Daniel Barenboim made a triumphant debut Friday night as principal guest conductor at La Scala's gala premiere of "Tristan und Isolde," receiving 20 minutes of applause, a shower of roses and shouts of "bravi."
The performance dispelled labor tensions that have hung over the famed Milanese opera house, as musicians and management alike sought to keep the melodrama strictly on the stage.
The spare production was directed by Patrice Chereau, whose sparse choreography amid industrial sets of slate walls, gave the tragic love story a realistic background void of overt symbolism.
German mezzo-soprano Waltraud Meier, a Wagner veteran who carried the evening, starred as "Isolde" to British tenor Ian Storey's "Tristan."
The production was the realization of Barenboim's long-held and twice-failed desire to stage the opera with Chereau. It was the first time in nearly two decades that Wagner opened the season at the theater better associated with Verdi and the first time in 29 years the orchestra played Tristan.
"I think they played marvelously," Barenboim told reporters after the premiere. "It is not an easy opera and they played like they have been playing it their whole lives. I was confident, I knew they knew everything there was to know."
While Barenboim reckoned he has conducted "Tristan" more than any other opera, he said the collaboration with Chereau "breathed new life" into the production admired even by those who find the German conductor too heavy.
"In Chereau, I found my ideal partner," he said.
After recent walkouts by workers blocked Barenboim twice from conducting Verdi's "Requiem," everyone from the audience to musicians to management sought to focus on the premier and not on the still unresolved labor dispute.
The contract for La Scala's 800 employees expired four years ago and there is still no agreement on a new one. But musicians said they were putting labor issues aside in order to give the performance their fullest.
General manager Stephane Lissner thanked the workers for putting the season-opener, a key cultural event in Milan, ahead of the labor tensions.

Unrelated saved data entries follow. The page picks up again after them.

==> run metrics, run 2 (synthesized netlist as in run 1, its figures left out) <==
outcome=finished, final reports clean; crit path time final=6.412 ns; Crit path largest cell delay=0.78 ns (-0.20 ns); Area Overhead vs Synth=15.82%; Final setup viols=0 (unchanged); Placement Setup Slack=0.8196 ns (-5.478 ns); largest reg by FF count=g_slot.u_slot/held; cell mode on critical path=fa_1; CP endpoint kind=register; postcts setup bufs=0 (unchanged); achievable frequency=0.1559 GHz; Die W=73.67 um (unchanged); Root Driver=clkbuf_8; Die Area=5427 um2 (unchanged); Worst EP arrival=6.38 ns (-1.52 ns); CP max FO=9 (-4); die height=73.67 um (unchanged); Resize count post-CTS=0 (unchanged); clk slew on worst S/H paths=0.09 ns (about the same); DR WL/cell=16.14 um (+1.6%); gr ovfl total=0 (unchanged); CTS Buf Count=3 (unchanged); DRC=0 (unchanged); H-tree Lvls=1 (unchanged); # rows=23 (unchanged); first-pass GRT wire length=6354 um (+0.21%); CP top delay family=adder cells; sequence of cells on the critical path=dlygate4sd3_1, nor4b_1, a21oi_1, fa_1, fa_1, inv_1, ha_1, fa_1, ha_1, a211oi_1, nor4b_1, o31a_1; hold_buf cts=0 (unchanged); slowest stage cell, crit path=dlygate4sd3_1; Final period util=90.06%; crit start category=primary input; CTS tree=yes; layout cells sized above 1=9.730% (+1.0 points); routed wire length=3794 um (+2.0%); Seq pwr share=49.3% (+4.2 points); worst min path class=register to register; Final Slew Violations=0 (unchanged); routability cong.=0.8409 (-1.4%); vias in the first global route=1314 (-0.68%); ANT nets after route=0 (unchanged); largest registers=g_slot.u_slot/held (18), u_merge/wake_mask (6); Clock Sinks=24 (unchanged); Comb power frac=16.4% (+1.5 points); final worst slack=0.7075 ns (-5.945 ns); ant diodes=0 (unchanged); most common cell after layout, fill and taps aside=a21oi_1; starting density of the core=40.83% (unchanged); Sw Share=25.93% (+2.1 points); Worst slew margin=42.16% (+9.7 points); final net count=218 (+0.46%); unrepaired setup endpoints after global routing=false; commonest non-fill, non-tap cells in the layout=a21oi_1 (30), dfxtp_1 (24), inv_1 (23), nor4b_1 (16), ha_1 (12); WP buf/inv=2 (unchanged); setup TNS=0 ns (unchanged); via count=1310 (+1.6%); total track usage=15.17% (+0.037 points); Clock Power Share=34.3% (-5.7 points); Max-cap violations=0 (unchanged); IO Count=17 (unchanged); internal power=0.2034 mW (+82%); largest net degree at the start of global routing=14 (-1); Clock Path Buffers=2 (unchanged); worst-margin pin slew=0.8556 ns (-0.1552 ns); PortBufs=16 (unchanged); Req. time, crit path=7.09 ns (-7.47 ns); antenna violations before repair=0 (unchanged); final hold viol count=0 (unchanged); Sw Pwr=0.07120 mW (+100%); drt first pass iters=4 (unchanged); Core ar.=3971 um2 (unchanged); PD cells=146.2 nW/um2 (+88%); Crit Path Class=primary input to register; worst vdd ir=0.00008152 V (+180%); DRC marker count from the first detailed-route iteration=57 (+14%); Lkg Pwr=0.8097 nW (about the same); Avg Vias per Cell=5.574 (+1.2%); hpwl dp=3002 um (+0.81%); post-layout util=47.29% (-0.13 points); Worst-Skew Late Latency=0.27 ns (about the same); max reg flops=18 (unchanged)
<file path="config.mk">
export PLATFORM = sky130hd
export DESIGN_NAME = usb_out_pingpong
export DESIGN_NICKNAME = d
export VERILOG_FILES = /design/src/rtl/usbep_pkg.sv /design/src/rtl/usbep_buf.sv /design/src/rtl/usbep_rxctl.sv /design/src/rtl/usbep_stall.sv /design/src/rtl/usb_out_pingpong.sv
export SDC_FILE = /design/constraint.sdc
export NUM_CORES = 1
export LEC_CHECK = 0
export BUFFER_PORTS_ARGS = -buffer_cell sky130_fd_sc_hd__buf_2
export CAP_MARGIN = 25
export CORE_MARGIN = 8
export CORE_UTILIZATION = 57
export CTS_CLUSTER_DIAMETER = 50
export DETAILED_ROUTE_END_ITERATION = 16
export PLACE_DENSITY = 0.79
export SLEW_MARGIN = 10
export SYNTH_ARGS = -nofsm -noshare
export SYNTH_HDL_FRONTEND = slang
export SYNTH_SLANG_ARGS = --single-unit
</file>
<file path="constraint.sdc">
create_clock -name clk -period 3.7 [get_ports clk]
set_clock_uncertainty 0.2 [all_clocks]
set_input_delay 0.74 -clock clk [delete_from_list [all_inputs] [get_ports clk]]
set_output_delay 0.74 -clock clk [all_outputs]
set_load 0.02 [all_outputs]
</file>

"It's an emotional night for me, because we achieved this success after all of the difficulties of the last weeks," Lissner said after the show.

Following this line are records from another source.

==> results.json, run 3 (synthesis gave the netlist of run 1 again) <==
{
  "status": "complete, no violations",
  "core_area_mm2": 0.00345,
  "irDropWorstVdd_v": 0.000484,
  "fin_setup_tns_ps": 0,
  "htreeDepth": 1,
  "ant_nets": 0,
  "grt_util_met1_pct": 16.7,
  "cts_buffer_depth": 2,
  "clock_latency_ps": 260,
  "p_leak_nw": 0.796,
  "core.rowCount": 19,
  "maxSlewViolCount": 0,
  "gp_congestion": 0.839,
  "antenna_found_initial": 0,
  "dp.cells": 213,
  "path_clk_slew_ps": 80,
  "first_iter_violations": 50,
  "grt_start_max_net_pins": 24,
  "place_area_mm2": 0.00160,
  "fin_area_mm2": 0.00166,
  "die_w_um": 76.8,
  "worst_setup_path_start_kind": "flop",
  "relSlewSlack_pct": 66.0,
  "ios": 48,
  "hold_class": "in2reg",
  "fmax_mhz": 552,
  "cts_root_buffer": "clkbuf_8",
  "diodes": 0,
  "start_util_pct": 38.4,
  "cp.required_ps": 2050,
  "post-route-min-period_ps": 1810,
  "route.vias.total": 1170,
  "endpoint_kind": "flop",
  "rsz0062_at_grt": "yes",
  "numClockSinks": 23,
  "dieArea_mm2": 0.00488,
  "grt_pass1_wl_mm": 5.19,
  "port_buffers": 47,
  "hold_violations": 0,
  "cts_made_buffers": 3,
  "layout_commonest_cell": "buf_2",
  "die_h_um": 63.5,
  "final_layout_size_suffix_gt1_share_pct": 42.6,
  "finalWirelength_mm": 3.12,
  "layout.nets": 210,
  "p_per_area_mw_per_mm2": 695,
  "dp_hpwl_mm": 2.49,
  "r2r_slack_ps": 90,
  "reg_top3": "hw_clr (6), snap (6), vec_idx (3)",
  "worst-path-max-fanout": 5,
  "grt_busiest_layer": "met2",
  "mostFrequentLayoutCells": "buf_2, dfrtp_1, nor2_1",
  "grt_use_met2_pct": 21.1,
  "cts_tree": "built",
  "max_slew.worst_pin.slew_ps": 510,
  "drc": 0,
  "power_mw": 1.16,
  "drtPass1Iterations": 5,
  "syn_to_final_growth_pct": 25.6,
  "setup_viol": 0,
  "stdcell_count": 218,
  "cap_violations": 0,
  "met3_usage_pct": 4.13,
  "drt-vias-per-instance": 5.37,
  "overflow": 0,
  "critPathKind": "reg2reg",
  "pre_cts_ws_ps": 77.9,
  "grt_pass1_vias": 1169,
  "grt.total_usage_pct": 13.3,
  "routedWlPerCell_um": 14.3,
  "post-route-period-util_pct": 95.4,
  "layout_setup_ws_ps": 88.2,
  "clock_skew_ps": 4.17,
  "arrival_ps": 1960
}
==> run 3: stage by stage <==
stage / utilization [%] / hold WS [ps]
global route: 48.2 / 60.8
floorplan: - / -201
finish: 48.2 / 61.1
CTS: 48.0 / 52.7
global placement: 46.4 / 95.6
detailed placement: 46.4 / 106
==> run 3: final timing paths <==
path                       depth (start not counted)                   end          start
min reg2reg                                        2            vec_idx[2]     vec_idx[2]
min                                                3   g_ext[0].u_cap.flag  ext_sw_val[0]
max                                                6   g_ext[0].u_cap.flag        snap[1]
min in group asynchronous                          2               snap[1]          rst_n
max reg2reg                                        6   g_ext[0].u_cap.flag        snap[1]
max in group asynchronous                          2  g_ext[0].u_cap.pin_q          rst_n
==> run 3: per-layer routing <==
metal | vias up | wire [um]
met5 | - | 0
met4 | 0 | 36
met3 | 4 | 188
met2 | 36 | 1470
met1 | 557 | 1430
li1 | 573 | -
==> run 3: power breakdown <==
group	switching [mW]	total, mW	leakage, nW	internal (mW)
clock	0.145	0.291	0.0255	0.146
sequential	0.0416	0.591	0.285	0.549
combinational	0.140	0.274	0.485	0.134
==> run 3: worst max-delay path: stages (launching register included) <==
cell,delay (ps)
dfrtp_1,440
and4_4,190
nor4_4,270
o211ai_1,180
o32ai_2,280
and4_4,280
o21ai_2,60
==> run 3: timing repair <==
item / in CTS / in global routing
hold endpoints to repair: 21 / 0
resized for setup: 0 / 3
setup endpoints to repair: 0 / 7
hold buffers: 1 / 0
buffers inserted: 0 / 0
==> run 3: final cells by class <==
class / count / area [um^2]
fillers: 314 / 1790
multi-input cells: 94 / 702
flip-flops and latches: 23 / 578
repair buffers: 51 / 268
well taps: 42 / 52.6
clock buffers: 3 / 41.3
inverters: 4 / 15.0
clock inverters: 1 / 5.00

La Scala's traditional Dec. 7 season opening, held on the day honoring Milan's patron saint Ambrose, puts Italy's financial and fashion capital in the international spotlight. Foreign heads of state regularly attend and this year Italian President Giorgio Napolitano was joined by the presidents of Austria, Germany and Greece as well as the emir of Qatar.
Admission runs up to $2,900, while the infamous opera buffs who frequent the upper tiers of La Scala's balconies, the "loggionisti," wait in line to pay $73 for standing-room tickets.
With "Tristan," Barenboim assumes his new role as "Maestro of La Scala," an honorific title created for the Argentine-born conductor after the acrimonious 2005 departure of music director Riccardo Muti.
While no music director has been named per se, Barenboim, who is also music director of the Staatsoper in Berlin, will be chief among guest conductors who also include also Daniele Gatti and Riccardo Chailly.